Naro, abuso di ufficio per nomina assessore: sindaco ammesso al giudizio abbreviato

Il sindaco di Naro Giuseppe Morello, accusato di abuso di ufficio per avere nominato un assessore “incompatibile”, sarà giudicato con il rito abbreviato. L’ammissione al giudizio speciale è stata decisa ieri mattina dal gup Alessandra Vella su richiesta del difensore di Morello, l’avvocato Angela Porcello.

Al centro della vicenda la nomina ad assessore comunale dell’avvocatessa Tanina Maniscalchi, imputata anche di falso per avere sottoscritto la dichiarazione con la quale attestava di non essere incompatibile a rivestire l’incarico. La donna, però, non ha scelto riti alternativi ed è già sotto processo davanti alla prima sezione penale.

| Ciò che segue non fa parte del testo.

What follows belongs to an exercise in optimizing a design on an open flow for small area and a short achievable clock period; a production flow would make more cautious choices.
In this exercise RTL edits were held to simulation tests only and were not proved equivalent to the original.

==> flow/design.v, too long to show whole: its modules and the start of the top module <==
// module fir_fa: 10 lines
// module fir_add19: 7 lines
// module fir_pfx19: 46 lines
// module fir_ha: 9 lines
// module fir_hac: 9 lines
// module fir_lutn: 13 lines
// module fir_lutp: 13 lines
// module fir_aoi22: 9 lines
// module fir_parallel: 2123 lines
module fir_parallel (
  input [15:0] i_data,
  input [63:0] i_coeffs,
  input i_clock,
  output [37:0] o_data
);
  // ...
==> flow/flow/run.sh <==
#!/bin/bash
# Layout flow: the standard ORFS flow (standard.sh, unchanged synthesis),
# with these changes after synthesis:
#  - after floorplan, every combinational cell gets the smallest drive
#    strength of its family (flow/downsize.tcl);
#  - timing repair aims at a setup slack of SETUP_MARGIN ns instead of 0, so the
#    resizer speeds up the paths that set the achieved period;
#  - the port buffers are plain buf_1 cells instead of the delay cell that
#    buffer_ports picks by default (repair may upsize them).
# Each step's full output goes to its own log file in this folder.
set -euo pipefail
SETUP_MARGIN=9.2
HERE=$(pwd)
bash standard.sh synth > log_1_synth.txt 2>&1
bash standard.sh \
  "POST_FLOORPLAN_TCL=${HERE}/flow/downsize.tcl" \
  "SETUP_SLACK_MARGIN=${SETUP_MARGIN}" \
  "BUFFER_PORTS_ARGS=-buffer_cell sky130_fd_sc_hd__buf_1" \
  finish > log_2_layout.txt 2>&1
==> flow/flow/downsize.tcl <==
# Run after floorplan: give every combinational cell the smallest-area drive
# strength of its family (synthesis sizes each small module for speed against a
# default load); the later timing repair upsizes the cells on critical paths.
set block [ord::get_db_block]
set db [ord::get_db]
set swapped 0
foreach inst [$block getInsts] {
  set cur [$inst getMaster]
  set name [$cur getName]
  if {![regexp {^sky130_fd_sc_hd__([a-z0-9]+)_(\d+)$} $name -> fam sz]} { continue }
  if {[string match "df*" $fam] || [string match "*clk*" $fam] || [string match "*dly*" $fam]
      || $fam eq "conb" || [string match "tap*" $fam] || [string match "fill*" $fam]
      || [string match "decap*" $fam]} { continue }
  set best ""
  set barea 0
  foreach s {1 0 2 4} {
    set m [$db findMaster "sky130_fd_sc_hd__${fam}_$s"]
    if {$m eq "NULL" || $m eq ""} { continue }
    set a [expr {[$m getWidth] * [$m getHeight]}]
    if {$best eq "" || $a < $barea} {
      set best $m
      set barea $a
    }
  }
  if {$best ne "" && [$best getName] ne $name} {
    if {[$inst swapMaster $best]} { incr swapped }
  }
}
puts "downsize: swapped $swapped instances to their smallest drive strength"
==> flow/standard.sh <==
#!/bin/bash
# synth_recipe.tcl (not shown) runs the flow's synth.tcl, then flattens the netlist and writes it again
# the make line also repeats each setting of config.mk as NAME=value (left out here)
make -C /OpenROAD-flow-scripts/flow DESIGN_CONFIG=/design/flow/config.mk WORK_HOME=/design/flow/orfs CLKGATE_MAP_FILE= SYNTH_SCRIPT=/design/flow/synth_recipe.tcl "${@:-finish}"
==> flow/config.mk <==
export PLATFORM = sky130hd
export DESIGN_NAME = fir_parallel
export DESIGN_NICKNAME = fir_parallel
export VERILOG_FILES = /design/flow/design.v
export SDC_FILE = /design/flow/constraint.sdc
export NUM_CORES = 4
export LEC_CHECK = 0
export CAP_MARGIN = 20
export CORE_MARGIN = 2
export CORE_UTILIZATION = 40
export CTS_BUF_LIST = sky130_fd_sc_hd__clkbuf_16
export CTS_CLUSTER_DIAMETER = 100
export CTS_CLUSTER_SIZE = 30
export SLEW_MARGIN = 20
export SYNTH_HIERARCHICAL = 1
export SYNTH_MINIMUM_KEEP_SIZE = 0
==> flow/constraint.sdc <==
create_clock -name core_clock -period 14.0 [get_ports {i_clock}]
set_input_delay 2.8000 -clock core_clock [delete_from_list [all_inputs] [get_ports {i_clock}]]
set_output_delay 2.8000 -clock core_clock [all_outputs]
set_load 0.01 [all_outputs]
==> summary.txt, run 1 <==
Critical path
  – Crit-path cells: a21o_4 > a21oi_4 > inv_2 > a21oi_4 > mux2_4 > buf_6
  – Cell family with most CP delay: compound AO/OA/AOI/OAI gates
  – Critical Path Source Type: flip-flop
  – Worst r2r src: s4[1]
  – Crit path DAT: 2.07 ns

Run status
  – Status: no timing/DRC/antenna violations

Synth
  – Top post-synthesis cells by area: fa_1 31%, a22oi_2 21%, dfxtp_1 17%
  – Yosys cell types: 35
  – Xor/xnor share of the synthesized area: 0.0158
  – Top cell type's share of synthesized area: 0.308
  – EDFF count, synth: 0

Placed design
  – Placer Congestion: a little over 0.9

Cells and area
  – Multi-input gates: ~2200
  – FF+latch count: 298
  – Largest regs: p0_1_a: 18 flops, p1_1_a: 18 flops
  – Fraction of area in multi-input gates: 0.697
  – Fillers: 8257
  – Non-clk invs: 93

Route
  – Via density: 6.08
  – Wire length per cell: 27.9 um
  – Via Count: around 24000
  – Detailed-route DRC error count: 0
  – WL met3: 12500 um

Worst hold path
  – WHS Path Cells: 0

Clock tree
  – TritonCTS Buffers: 21
  – Post-CTS setup buffers: 11
  – CTS Sinks: 298

Timing
  – Max Slew Vio Count: 0
  – Crit path setup slack, layout: between 9 and 10 ns
  – RSZ-0062 raised after global routing: yes

GRT
  – Met1 Track Usage GR: 0.332
  – Gr usage total: 0.246
==> run 2, diff against run 1 <==
--- a/flow/design.v
+++ b/flow/design.v
@@ -1,8 +1,78 @@
+module fir_csel7 (
+  input [6:0] qa,
+  input [6:0] qb,
+  output [7:0] s0,
+  output [7:0] s1
+);
+  wire [6:0] p = qa ^ qb;
+  wire [6:0] g = ~(qa | qb);
+  wire c0_0 = 1'b0;
+  wire c1_0 = c0_0 | (1'b1);
+  wire c0_1 = (g[0]);
+  wire c1_1 = c0_1 | (p[0]);
+  wire c0_2 = (g[0] & p[1]) | (g[1]);
+  wire c1_2 = c0_2 | (p[0] & p[1]);
+  wire c0_3 = (g[0] & p[1] & p[2]) | (g[1] & p[2]) | (g[2]);
+  wire c1_3 = c0_3 | (p[0] & p[1] & p[2]);
+  wire c0_4 = (g[0] & p[1] & p[2] & p[3]) | (g[1] & p[2] & p[3]) | (g[2] & p[3]) | (g[3]);
+  wire c1_4 = c0_4 | (p[0] & p[1] & p[2] & p[3]);
+  wire c0_5 = (g[0] & p[1] & p[2] & p[3] & p[4]) | (g[1] & p[2] & p[3] & p[4]) | (g[2] & p[3] & p[4]) | (g[3] & p[4]) | (g[4]);
+  wire c1_5 = c0_5 | (p[0] & p[1] & p[2] & p[3] & p[4]);
+  wire c0_6 = (g[0] & p[1] & p[2] & p[3] & p[4] & p[5]) | (g[1] & p[2] & p[3] & p[4] & p[5]) | (g[2] & p[3] & p[4] & p[5]) | (g[3] & p[4] & p[5]) | (g[4] & p[5]) | (g[5]);
+  wire c1_6 = c0_6 | (p[0] & p[1] & p[2] & p[3] & p[4] & p[5]);
+  wire c0_7 = (g[0] & p[1] & p[2] & p[3] & p[4] & p[5] & p[6]) | (g[1] & p[2] & p[3] & p[4] & p[5] & p[6]) | (g[2] & p[3] & p[4] & p[5] & p[6]) | (g[3] & p[4] & p[5] & p[6]) | (g[4] & p[5] & p[6]) | (g[5] & p[6]) | (g[6]);
+  wire c1_7 = c0_7 | (p[0] & p[1] & p[2] & p[3] & p[4] & p[5] & p[6]);
+  assign s0[0] = p[0] ^ c0_0;
+  assign s1[0] = p[0] ^ c1_0;
+  assign s0[1] = p[1] ^ c0_1;
+  assign s1[1] = p[1] ^ c1_1;
+  assign s0[2] = p[2] ^ c0_2;
+  assign s1[2] = p[2] ^ c1_2;
+  assign s0[3] = p[3] ^ c0_3;
+  assign s1[3] = p[3] ^ c1_3;
+  assign s0[4] = p[4] ^ c0_4;
+  assign s1[4] = p[4] ^ c1_4;
+  assign s0[5] = p[5] ^ c0_5;
+  assign s1[5] = p[5] ^ c1_5;
+  assign s0[6] = p[6] ^ c0_6;
+  assign s1[6] = p[6] ^ c1_6;
+  assign s0[7] = c0_7;
+  assign s1[7] = c1_7;
+endmodule
+module fir_csel4 (
+  input [3:0] qa,
+  input [3:0] qb,
+  output [4:0] s0,
+  output [4:0] s1
+);
+  wire [3:0] p = qa ^ qb;
+  wire [3:0] g = ~(qa | qb);
+  wire c0_0 = 1'b0;
+  wire c1_0 = c0_0 | (1'b1);
+  wire c0_1 = (g[0]);
+  wire c1_1 = c0_1 | (p[0]);
+  wire c0_2 = (g[0] & p[1]) | (g[1]);
+  wire c1_2 = c0_2 | (p[0] & p[1]);
+  wire c0_3 = (g[0] & p[1] & p[2]) | (g[1] & p[2]) | (g[2]);
+  wire c1_3 = c0_3 | (p[0] & p[1] & p[2]);
+  wire c0_4 = (g[0] & p[1] & p[2] & p[3]) | (g[1] & p[2] & p[3]) | (g[2] & p[3]) | (g[3]);
+  wire c1_4 = c0_4 | (p[0] & p[1] & p[2] & p[3]);
+  assign s0[0] = p[0] ^ c0_0;
+  assign s1[0] = p[0] ^ c1_0;
+  assign s0[1] = p[1] ^ c0_1;
+  assign s1[1] = p[1] ^ c1_1;
+  assign s0[2] = p[2] ^ c0_2;
+  assign s1[2] = p[2] ^ c1_2;
+  assign s0[3] = p[3] ^ c0_3;
+  assign s1[3] = p[3] ^ c1_3;
+  assign s0[4] = c0_4;
+  assign s1[4] = c1_4;
+endmodule
 module fir_fa (
   input a,
   input b,
   input c,
   output s,
   output co
 );
   assign s = a ^ b ^ c;
@@ -1158,51 +1228,52 @@
   wire ts547, tc548;
   fir_fa u_ts547 (.a(tc536), .b(ts545), .c(tc538), .s(ts547), .co(tc548));
   wire ts549, tc550;
   fir_fa u_ts549 (.a(p1_1_a[16]), .b(p1_1_b[16]), .c(tc542), .s(ts549), .co(tc550));
   wire ts551, tc552;
   fir_fa u_ts551 (.a(ts549), .b(tc544), .c(tc546), .s(ts551), .co(tc552));
   wire ts553, tc554;
   fir_ha u_ts553 (.a(p1_1_a[17]), .b(tc550), .s(ts553), .co(tc554));
-  wire [18:0] t1_a = {~tc554, ~tc552, ~tc548, ~tc540, ~tc530, ~tc518, ~tc504, ~tc488, ~tc470, ~tc452, ~tc432, ~tc414, ~tc400, ~ts399, ~tc378, ~ts375, ~ts367, ~ts365, ~t1_0_g0_b0_q[0]};
-  wire [18:0] t1_b = {1'b0, ~ts553, ~ts551, ~ts547, ~ts539, ~ts529, ~ts517, ~ts503, ~ts487, ~ts469, ~ts451, ~ts431, ~ts413, 1'b0, ~ts387, ~ts377, ~ts369, 1'b0, ~p1_1_a[0]};
-  reg [4:0] q1_0_s0, q1_0_s1;
+  wire [18:0] t1_qa = {tc554, tc552, tc548, tc540, tc530, tc518, tc504, tc488, tc470, tc452, tc432, tc414, tc400, ts399, tc378, ts375, ts367, ts365, t1_0_g0_b0_q[0]};
+  wire [18:0] t1_qb = {1'b1, ts553, ts551, ts547, ts539, ts529, ts517, ts503, ts487, ts469, ts451, ts431, ts413, 1'b1, ts387, ts377, ts369, 1'b1, p1_1_a[0]};
+  wire [7:0] b1_0_s0, b1_0_s1;
+  fir_csel7 u_csel1_0 (.qa(t1_qa[6:0]), .qb(t1_qb[6:0]), .s0(b1_0_s0), .s1(b1_0_s1));
+  reg [7:0] q1_0_s0, q1_0_s1;
   always @(posedge i_clock) begin
-    q1_0_s0 <= {1'b0, t1_a[3:0]} + {1'b0, t1_b[3:0]};
+    q1_0_s0 <= b1_0_s0;
   end
+  wire [4:0] b1_1_s0, b1_1_s1;
+  fir_csel4 u_csel1_1 (.qa(t1_qa[10:7]), .qb(t1_qb[10:7]), .s0(b1_1_s0), .s1(b1_1_s1));
   reg [4:0] q1_1_s0, q1_1_s1;
   always @(posedge i_clock) begin
-    q1_1_s0 <= {1'b0, t1_a[7:4]} + {1'b0, t1_b[7:4]};
-    q1_1_s1 <= {1'b0, t1_a[7:4]} + {1'b0, t1_b[7:4]} + 5'd1;
+    q1_1_s0 <= b1_1_s0;
+    q1_1_s1 <= b1_1_s1;
   end
+  wire [4:0] b1_2_s0, b1_2_s1;
+  fir_csel4 u_csel1_2 (.qa(t1_qa[14:11]), .qb(t1_qb[14:11]), .s0(b1_2_s0), .s1(b1_2_s1));
   reg [4:0] q1_2_s0, q1_2_s1;
   always @(posedge i_clock) begin
-    q1_2_s0 <= {1'b0, t1_a[11:8]} + {1'b0, t1_b[11:8]};
-    q1_2_s1 <= {1'b0, t1_a[11:8]} + {1'b0, t1_b[11:8]} + 5'd1;
+    q1_2_s0 <= b1_2_s0;
+    q1_2_s1 <= b1_2_s1;
   end
+  wire [4:0] b1_3_s0, b1_3_s1;
+  fir_csel4 u_csel1_3 (.qa(t1_qa[18:15]), .qb(t1_qb[18:15]), .s0(b1_3_s0), .s1(b1_3_s1));
   reg [4:0] q1_3_s0, q1_3_s1;
   always @(posedge i_clock) begin
-    q1_3_s0 <= {1'b0, t1_a[15:12]} + {1'b0, t1_b[15:12]};
-    q1_3_s1 <= {1'b0, t1_a[15:12]} + {1'b0, t1_b[15:12]} + 5'd1;
+    q1_3_s0 <= b1_3_s0;
+    q1_3_s1 <= b1_3_s1;
   end
-  reg [3:0] q1_4_s0, q1_4_s1;
-  always @(posedge i_clock) begin
-    q1_4_s0 <= {1'b0, t1_a[18:16]} + {1'b0, t1_b[18:16]};
-    q1_4_s1 <= {1'b0, t1_a[18:16]} + {1'b0, t1_b[18:16]} + 4'd1;
-  end
-  wire c1_1 = q1_0_s0[4];
+  wire c1_1 = q1_0_s0[7];
   wire c1_2 = q1_1_s0[4] | (q1_1_s1[4] & c1_1);
   wire c1_3 = q1_2_s0[4] | (q1_2_s1[4] & c1_2);
-  wire c1_4 = q1_3_s0[4] | (q1_3_s1[4] & c1_3);
-  assign o_data[22:19] = q1_0_s0[3:0];
-  assign o_data[26:23] = c1_1 ? q1_1_s1[3:0] : q1_1_s0[3:0];
-  assign o_data[30:27] = c1_2 ? q1_2_s1[3:0] : q1_2_s0[3:0];
-  assign o_data[34:31] = c1_3 ? q1_3_s1[3:0] : q1_3_s0[3:0];
-  assign o_data[37:35] = c1_4 ? q1_4_s1[2:0] : q1_4_s0[2:0];
+  assign o_data[25:19] = q1_0_s0[6:0];
+  assign o_data[29:26] = c1_1 ? q1_1_s1[3:0] : q1_1_s0[3:0];
+  assign o_data[33:30] = c1_2 ? q1_2_s1[3:0] : q1_2_s0[3:0];
+  assign o_data[37:34] = c1_3 ? q1_3_s1[3:0] : q1_3_s0[3:0];
   wire dt0_0_s1_s2_0_1 = s1[0] & ~s2[0];
   wire dt0_0_s1_s2_0_2 = ~s1[0] & s2[0];
   wire dt0_0_s1_s2_0_3 = s1[0] & s2[0];
   wire [8:0] t0_0_g0_b0_q;
   fir_lutn u_t0_0_g0_b0_0 (.s1(dt0_0_s1_s2_0_1), .s2(dt0_0_s1_s2_0_2), .s3(dt0_0_s1_s2_0_3), .a(cr7[0]), .b(cr6[0]), .ab(cs0[0]), .y(t0_0_g0_b0_q[0]));
   fir_lutn u_t0_0_g0_b0_1 (.s1(dt0_0_s1_s2_0_1), .s2(dt0_0_s1_s2_0_2), .s3(dt0_0_s1_s2_0_3), .a(cr7[1]), .b(cr6[1]), .ab(cs0[1]), .y(t0_0_g0_b0_q[1]));
   fir_lutn u_t0_0_g0_b0_2 (.s1(dt0_0_s1_s2_0_1), .s2(dt0_0_s1_s2_0_2), .s3(dt0_0_s1_s2_0_3), .a(cr7[2]), .b(cr6[2]), .ab(cs0[2]), .y(t0_0_g0_b0_q[2]));
   fir_lutn u_t0_0_g0_b0_3 (.s1(dt0_0_s1_s2_0_1), .s2(dt0_0_s1_s2_0_2), .s3(dt0_0_s1_s2_0_3), .a(cr7[3]), .b(cr6[3]), .ab(cs0[3]), .y(t0_0_g0_b0_q[3]));
@@ -2196,44 +2267,45 @@
   wire ts1101, tc1102;
   fir_fa u_ts1101 (.a(tc1090), .b(ts1099), .c(tc1092), .s(ts1101), .co(tc1102));
   wire ts1103, tc1104;
   fir_fa u_ts1103 (.a(p0_1_a[16]), .b(p0_1_b[16]), .c(tc1096), .s(ts1103), .co(tc1104));
   wire ts1105, tc1106;
   fir_fa u_ts1105 (.a(ts1103), .b(tc1098), .c(tc1100), .s(ts1105), .co(tc1106));
   wire ts1107, tc1108;
   fir_ha u_ts1107 (.a(p0_1_a[17]), .b(tc1104), .s(ts1107), .co(tc1108));
-  wire [18:0] t0_a = {~tc1108, ~tc1106, ~tc1102, ~tc1094, ~tc1084, ~tc1072, ~tc1058, ~tc1042, ~tc1024, ~tc1006, ~tc986, ~tc968, ~tc954, ~ts953, ~tc932, ~ts929, ~ts921, ~ts919, ~t0_0_g0_b0_q[0]};
-  wire [18:0] t0_b = {1'b0, ~ts1107, ~ts1105, ~ts1101, ~ts1093, ~ts1083, ~ts1071, ~ts1057, ~ts1041, ~ts1023, ~ts1005, ~ts985, ~ts967, 1'b0, ~ts941, ~ts931, ~ts923, 1'b0, ~p0_1_a[0]};
-  reg [4:0] q0_0_s0, q0_0_s1;
+  wire [18:0] t0_qa = {tc1108, tc1106, tc1102, tc1094, tc1084, tc1072, tc1058, tc1042, tc1024, tc1006, tc986, tc968, tc954, ts953, tc932, ts929, ts921, ts919, t0_0_g0_b0_q[0]};
+  wire [18:0] t0_qb = {1'b1, ts1107, ts1105, ts1101, ts1093, ts1083, ts1071, ts1057, ts1041, ts1023, ts1005, ts985, ts967, 1'b1, ts941, ts931, ts923, 1'b1, p0_1_a[0]};
+  wire [7:0] b0_0_s0, b0_0_s1;
+  fir_csel7 u_csel0_0 (.qa(t0_qa[6:0]), .qb(t0_qb[6:0]), .s0(b0_0_s0), .s1(b0_0_s1));
+  reg [7:0] q0_0_s0, q0_0_s1;
   always @(posedge i_clock) begin
-    q0_0_s0 <= {1'b0, t0_a[3:0]} + {1'b0, t0_b[3:0]};
+    q0_0_s0 <= b0_0_s0;
   end
+  wire [4:0] b0_1_s0, b0_1_s1;
+  fir_csel4 u_csel0_1 (.qa(t0_qa[10:7]), .qb(t0_qb[10:7]), .s0(b0_1_s0), .s1(b0_1_s1));
   reg [4:0] q0_1_s0, q0_1_s1;
   always @(posedge i_clock) begin
-    q0_1_s0 <= {1'b0, t0_a[7:4]} + {1'b0, t0_b[7:4]};
-    q0_1_s1 <= {1'b0, t0_a[7:4]} + {1'b0, t0_b[7:4]} + 5'd1;
+    q0_1_s0 <= b0_1_s0;
+    q0_1_s1 <= b0_1_s1;
   end
+  wire [4:0] b0_2_s0, b0_2_s1;
+  fir_csel4 u_csel0_2 (.qa(t0_qa[14:11]), .qb(t0_qb[14:11]), .s0(b0_2_s0), .s1(b0_2_s1));
   reg [4:0] q0_2_s0, q0_2_s1;
   always @(posedge i_clock) begin
-    q0_2_s0 <= {1'b0, t0_a[11:8]} + {1'b0, t0_b[11:8]};
-    q0_2_s1 <= {1'b0, t0_a[11:8]} + {1'b0, t0_b[11:8]} + 5'd1;
+    q0_2_s0 <= b0_2_s0;
+    q0_2_s1 <= b0_2_s1;
   end
+  wire [4:0] b0_3_s0, b0_3_s1;
+  fir_csel4 u_csel0_3 (.qa(t0_qa[18:15]), .qb(t0_qb[18:15]), .s0(b0_3_s0), .s1(b0_3_s1));
   reg [4:0] q0_3_s0, q0_3_s1;
   always @(posedge i_clock) begin
-    q0_3_s0 <= {1'b0, t0_a[15:12]} + {1'b0, t0_b[15:12]};
-    q0_3_s1 <= {1'b0, t0_a[15:12]} + {1'b0, t0_b[15:12]} + 5'd1;
-  end
-  reg [3:0] q0_4_s0, q0_4_s1;
-  always @(posedge i_clock) begin
-    q0_4_s0 <= {1'b0, t0_a[18:16]} + {1'b0, t0_b[18:16]};
-    q0_4_s1 <= {1'b0, t0_a[18:16]} + {1'b0, t0_b[18:16]} + 4'd1;
+    q0_3_s0 <= b0_3_s0;
+    q0_3_s1 <= b0_3_s1;
   end
-  wire c0_1 = q0_0_s0[4];
+  wire c0_1 = q0_0_s0[7];
   wire c0_2 = q0_1_s0[4] | (q0_1_s1[4] & c0_1);
   wire c0_3 = q0_2_s0[4] | (q0_2_s1[4] & c0_2);
-  wire c0_4 = q0_3_s0[4] | (q0_3_s1[4] & c0_3);
-  assign o_data[3:0] = q0_0_s0[3:0];
-  assign o_data[7:4] = c0_1 ? q0_1_s1[3:0] : q0_1_s0[3:0];
-  assign o_data[11:8] = c0_2 ? q0_2_s1[3:0] : q0_2_s0[3:0];
-  assign o_data[15:12] = c0_3 ? q0_3_s1[3:0] : q0_3_s0[3:0];
-  assign o_data[18:16] = c0_4 ? q0_4_s1[2:0] : q0_4_s0[2:0];
+  assign o_data[6:0] = q0_0_s0[6:0];
+  assign o_data[10:7] = c0_1 ? q0_1_s1[3:0] : q0_1_s0[3:0];
+  assign o_data[14:11] = c0_2 ? q0_2_s1[3:0] : q0_2_s0[3:0];
+  assign o_data[18:15] = c0_3 ? q0_3_s1[3:0] : q0_3_s0[3:0];
 endmodule
--- a/flow/flow/run.sh
+++ b/flow/flow/run.sh
@@ -4,16 +4,16 @@
 #  - after floorplan, every combinational cell gets the smallest drive
 #    strength of its family (flow/downsize.tcl);
 #  - timing repair aims at a setup slack of SETUP_MARGIN ns instead of 0, so the
 #    resizer speeds up the paths that set the achieved period;
 #  - the port buffers are plain buf_1 cells instead of the delay cell that
 #    buffer_ports picks by default (repair may upsize them).
 # Each step's full output goes to its own log file in this folder.
 set -euo pipefail
-SETUP_MARGIN=9.2
+SETUP_MARGIN=9.4
 HERE=$(pwd)
 bash standard.sh synth > log_1_synth.txt 2>&1
 bash standard.sh \
   "POST_FLOORPLAN_TCL=${HERE}/flow/downsize.tcl" \
   "SETUP_SLACK_MARGIN=${SETUP_MARGIN}" \
   "BUFFER_PORTS_ARGS=-buffer_cell sky130_fd_sc_hd__buf_1" \
   finish > log_2_layout.txt 2>&1
==> run 2 against run 1 <==
Against the previous run:
- register-to-register slack better by 0.24 ns
- clock skew is 0.0098 ns higher
- non-clock buffer count increased by 44
- highest routed layer unchanged
==> summary.txt, run 2 <==
Timing
  – Worst hold margin: approximately 0.39 ns
  – Top achievable clock speed: 212 MHz
  – Setup TNS Final: 0 ns
  – Skew final: 0.0437 ns
  – Period Utilization, post-route: 0.336
  – Max Slew Vio Count: 0 (unchanged)
  – Slew headroom: 0.301
  – Crit path setup slack, layout: 9.29 ns (+0.156 ns)
  – Least-Margin Pin Slew: 1.05 ns
  – RSZ-0062 raised after global routing: yes
  – Final min period: approximately 4.7 ns
  – Endpoints failing setup: 0
  – Hold Violations, Final: 0

Worst hold path
  – HP Class: flip-flop to flip-flop

Route
  – 1st-iter DRT viols: 3165
  – Detailed-route DRC error count: 0 (unchanged)
  – Antenna viol nets, final: 0
  – Wire length per cell: 27.8 um (-0.24%)
  – Via Count: 25000 (+2.2%)
  – Via density: 6.07 (-0.26%)
  – DR pass1 iterations: 7
  – Final wirelength: around 110000 um

Clock tree
  – CTS Sinks: 288 (-3.4%)
  – H-tree depth: 1
  – CTS Hold Bufs: 0
  – CTS tree: done
  – Clock latency (worst-skew pair): slightly above 0.6 ns
  – Clk pin slew, worst setup/hold paths: 0.10 ns
  – TritonCTS Buffers: 21 (unchanged)
  – Clock Path Buffers: 3
  – CTS root buf: clkbuf_16

Floorplanning
  – DIE WIDTH: 299 um
  – Die area: 89200 um^2
  – Core Box Area: between 80000 and 90000 um^2
  – Starting Density: 0.402
  – I/O pin cnt: 119
  – Num rows: between 100 and 150
  – Die Y: 299 um

Synth
  – Syn Std Cell Area: 34700 um^2
  – YS warnings: 7
  – Post-Syn Area per Cell: approximately 13 um^2
  – Post-Syn Instances: 2602

GRT
  – Met1 Track Usage GR: 0.339 (+0.00639)
  – Vias in the first global route: 25500
  – Busiest grt layer: met2
  – Met3 usage: 0.0689
  – Largest net degree at the start of global routing: 34
  – Total grt overflow: 0
  – Gr usage total: 0.248 (+0.00294)
  – GR Util met2: 0.381
  – Initial antenna violation count: 4
  – Global-route wire length before repair: between 150000 and 200000 um

Cells and area
  – Layout Cells excl Fill: 4122
  – Commonest non-fill, non-tap cell in the layout: a22oi_1
  – Largest regs: p0_1_a: 18 flops, p1_1_a: 18 flops
  – Most frequent cells in the layout: 570 x a22oi_1, 471 x fa_1, 424 x a21boi_1, 172 x dfxtp_1, 152 x buf_4
  – Area growth syn-to-layout: 2.78%
  – Final core utilization: 0.413
  – Final nets: 3680
  – Share of cells above drive strength 1: 0.197

Critical path
  – FF-to-FF End: q1_2_s1[3]
  – CP endpoint: o_data[17]
  – Critical path peak fanout: 4
  – CP Launch Point: q0_0_s0[7]
  – Crit path DAT: 1.91 ns (-0.16 ns)
  – R2R setup slack: roughly 9.4 ns
  – Worst EP required: 11.20 ns
  – Critical Path Source Type: flip-flop
  – Worst r2r src: s0[5]
  – Critical path class: flip-flop to output port
  – Worst r2r path cells: 16
  – Crit end category: output port

Run
  – Max cap viols: 0

Placed design
  – Dpl ws: 8.92 ns
  – Placer Congestion: 0.940 (+1.8%)
  – Hpwl dp: 80400 um
  – Port bufs: 118
  – Post-placement cell count: 3933

Run status
  – Status: no timing/DRC/antenna violations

La professionista, lo scorso 12 giugno, era stata indicata come componente della giunta di Morello nonostante una sentenza di patteggiamento a 18 mesi di reclusione, risalente al 2008, per l’accusa di favoreggiamento nei confronti del mafioso di Naro, Giuseppe Sardino. La sua condanna, secondo il procuratore aggiunto Ignazio Fonzo e il pm Luca Sciarretta, avrebbe reso la donna in una condizione di incompatibilità.

Il processo a carico di Morello continua l’8 aprile con le conclusioni di accusa e difesa.